A vida segue tranquila e pacata, sem loucuras, sem mudanças, sem paixões, mas segue, e no final das contas é o que importa. A gente sempre acha que não, mas chega um momento em que trocamos a inconstância do atrevimento pela segurança da estabilidade, então construímos nosso futuro sob essas condições, sem nos permitir o pulo, o voo, a liberdade, até esquecermos que somos pássaros. Perdemos a capacidade de nos entregar às emoções, nos tornamos pessoas sérias e ocupadas, corremos porque o tempo é curto, mas porque o tempo é curto que deveríamos desacelerar.
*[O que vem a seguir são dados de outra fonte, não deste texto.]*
### src/rtl/shift_alu_pkg.sv
package shift_alu_pkg;

    typedef enum logic [3:0] {
        OP_AND = 4'b0000,
        OP_XOR = 4'b0001,
        OP_SUB = 4'b0010,
        OP_ADD = 4'b0100,
        OP_ORR = 4'b1100,
        OP_MOV = 4'b1101,
        OP_MVN = 4'b1111
    } alu_op_e;

    typedef enum logic [1:0] {
        SH_LSL = 2'b00,
        SH_LSR = 2'b01,
        SH_ASR = 2'b10,
        SH_ROR = 2'b11
    } shift_kind_e;

    typedef struct packed {
        logic n;
        logic z;
        logic c;
        logic v;
    } flags_t;

    function automatic logic op_is_defined(logic [3:0] code);
        return (code == OP_AND) || (code == OP_XOR) || (code == OP_SUB) ||
               (code == OP_ADD) || (code == OP_ORR) || (code == OP_MOV) ||
               (code == OP_MVN);
    endfunction

    function automatic logic op_is_logical(logic [3:0] code);
        return (code == OP_AND) || (code == OP_XOR) || (code == OP_ORR) ||
               (code == OP_MOV) || (code == OP_MVN);
    endfunction

endpackage

### src/rtl/operand_gate.sv
module operand_gate #(
    parameter int W = 32
) (
    input  logic [W-1:0] a_raw,
    input  logic [W-1:0] b_raw,
    input  logic         a_en,
    input  logic         b_en,
    input  logic         a_inv,
    output logic [W-1:0] a_out,
    output logic [W-1:0] b_out
);
    logic [W-1:0] a_gated;

    always_comb begin
        a_gated = a_en ? a_raw : '0;
        a_out   = a_inv ? ~a_gated : a_gated;
        b_out   = b_en ? b_raw : '0;
    end
endmodule

### src/rtl/barrel_shifter.sv
module barrel_shifter
    import shift_alu_pkg::*;
#(
    parameter int W   = 32,
    localparam int SHW = $clog2(W)
) (
    input  logic [W-1:0]   din,
    input  logic [SHW-1:0] amt,
    input  logic [1:0]     kind,
    output logic [W-1:0]   dout,
    output logic           cout
);
    shift_kind_e kind_e;
    assign kind_e = shift_kind_e'(kind);

    for (genvar gi = 0; gi < SHW; gi++) begin : g_stage
        localparam int D = 1 << gi;
        logic [W-1:0] src;
        logic [W-1:0] moved;
        logic [W-1:0] out;

        if (gi == 0) begin : g_first
            assign src = din;
        end else begin : g_next
            assign src = g_stage[gi-1].out;
        end

        always_comb begin
            unique case (kind_e)
                SH_LSL:  moved = src << D;
                SH_LSR:  moved = src >> D;
                SH_ASR:  moved = W'($signed(src) >>> D);
                SH_ROR:  moved = {src[D-1:0], src[W-1:D]};
                default: moved = src;
            endcase
        end

        assign out = amt[gi] ? moved : src;
    end

    assign dout = g_stage[SHW-1].out;

    logic [SHW-1:0] left_idx;
    logic [SHW-1:0] right_idx;

    always_comb begin
        left_idx  = ~amt + 1'b1;
        right_idx = amt - 1'b1;
        cout      = 1'b0;
        if (amt != '0) begin
            if (kind_e == SH_LSL) cout = din[left_idx];
            else                  cout = din[right_idx];
        end
    end
endmodule

### src/rtl/alu_core.sv
module alu_core
    import shift_alu_pkg::*;
#(
    parameter int W = 32
) (
    input  logic [W-1:0] a,
    input  logic [W-1:0] bs,
    input  logic [3:0]   op,
    input  logic         carry_en,
    input  logic         sh_c,
    output logic [W-1:0] result,
    output flags_t       flags
);
    logic [W:0]   sum;
    logic [W-1:0] addend;
    logic         arith;
    logic         known;

    always_comb begin
        sum    = '0;
        addend = bs;
        arith  = 1'b0;
        known  = 1'b1;
        result = '0;
        case (op)
            OP_AND: result = a & bs;
            OP_XOR: result = a ^ bs;
            OP_ORR: result = a | bs;
            OP_MOV: result = bs;
            OP_MVN: result = ~bs;
            OP_ADD: begin
                arith  = 1'b1;
                addend = bs;
                sum    = {1'b0, a} + {1'b0, addend} + (W+1)'(carry_en);
                result = sum[W-1:0];
            end
            OP_SUB: begin
                arith  = 1'b1;
                addend = ~bs;
                sum    = {1'b0, a} + {1'b0, addend} + (W+1)'(1);
                result = sum[W-1:0];
            end
            default: begin
                known  = 1'b0;
                result = '0;
            end
        endcase

        flags = '0;
        if (known) begin
            flags.n = result[W-1];
            flags.z = (result == '0);
            if (arith) begin
                flags.c = sum[W];
                flags.v = (a[W-1] == addend[W-1]) && (result[W-1] != a[W-1]);
            end else begin
                flags.c = sh_c;
                flags.v = 1'b0;
            end
        end
    end
endmodule

### src/rtl/shift_alu.sv
module shift_alu
    import shift_alu_pkg::*;
#(
    parameter int W   = 32,
    localparam int SHW = $clog2(W)
) (
    input  logic           clk,
    input  logic           rst,
    input  logic [W-1:0]   a_in,
    input  logic [W-1:0]   b_in,
    input  logic           a_en,
    input  logic           b_en,
    input  logic           a_inv,
    input  logic           carry_en,
    input  logic [SHW-1:0] sh_amt,
    input  logic [1:0]     sh_kind,
    input  logic [3:0]     op_code,
    output logic [W-1:0]   res_q,
    output logic           flag_n,
    output logic           flag_z,
    output logic           flag_c,
    output logic           flag_v
);
    logic [W-1:0] a_g, b_g, b_sh, res_d;
    logic         sh_c;
    flags_t       flags_d, flags_q;

    operand_gate #(.W(W)) u_gate (
        .a_raw(a_in), .b_raw(b_in), .a_en(a_en), .b_en(b_en),
        .a_inv(a_inv), .a_out(a_g), .b_out(b_g)
    );

    barrel_shifter #(.W(W)) u_shift (
        .din(b_g), .amt(sh_amt), .kind(sh_kind), .dout(b_sh), .cout(sh_c)
    );

    alu_core #(.W(W)) u_core (
        .a(a_g), .bs(b_sh), .op(op_code), .carry_en(carry_en),
        .sh_c(sh_c), .result(res_d), .flags(flags_d)
    );

    always_ff @(posedge clk) begin
        if (rst) begin
            res_q   <= '0;
            flags_q <= '0;
        end else begin
            res_q   <= res_d;
            flags_q <= flags_d;
        end
    end

    assign flag_n = flags_q.n;
    assign flag_z = flags_q.z;
    assign flag_c = flags_q.c;
    assign flag_v = flags_q.v;


    undefined_op_clear_chk: assert property (@(posedge clk) disable iff (rst)
        !op_is_defined(op_code) |=> (res_q == '0 && flags_q == '0));


    logic_no_overflow_chk: assert property (@(posedge clk) disable iff (rst)
        op_is_logical(op_code) |=> !flag_v);


    zero_shift_carry_chk: assert property (@(posedge clk) disable iff (rst)
        (op_is_logical(op_code) && sh_amt == '0) |=> !flag_c);


    rotate_carry_chk: assert property (@(posedge clk) disable iff (rst)
        (op_code == OP_MOV && sh_kind == SH_ROR && sh_amt != '0) |=> (flag_c == res_q[W-1]));


    zero_flag_chk: assert property (@(posedge clk) disable iff (rst)
        flag_z |-> (res_q == '0));
endmodule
Ela chega em casa, coloca ordem nas coisas, lava as vasilhas, faz a comida, manda o menino ir fazer o dever, varre e limpa, ás vezes até canta, mas suas horas passam muito depressa para notar a poesia por trás da canção. No final do dia tudo está em ordem, mas ainda não se pode respirar em paz, entretanto, isso não é algo que vá mudar, e ela não espera que mude.

E quando ela olha para sua garota, que tem exatamente os olhos e o sorriso de quando ela ainda era jovem, algo em seu coração o faz bater em um ritmo diferente. Em um canto esquecido de sua alma está pregado o recado que se perdeu, o único recado que daria à sua menina se o pudesse encontrar.

— Voa, minha menina, mesmo com medo, voa e nunca se esqueça de que gaiola não é ninho.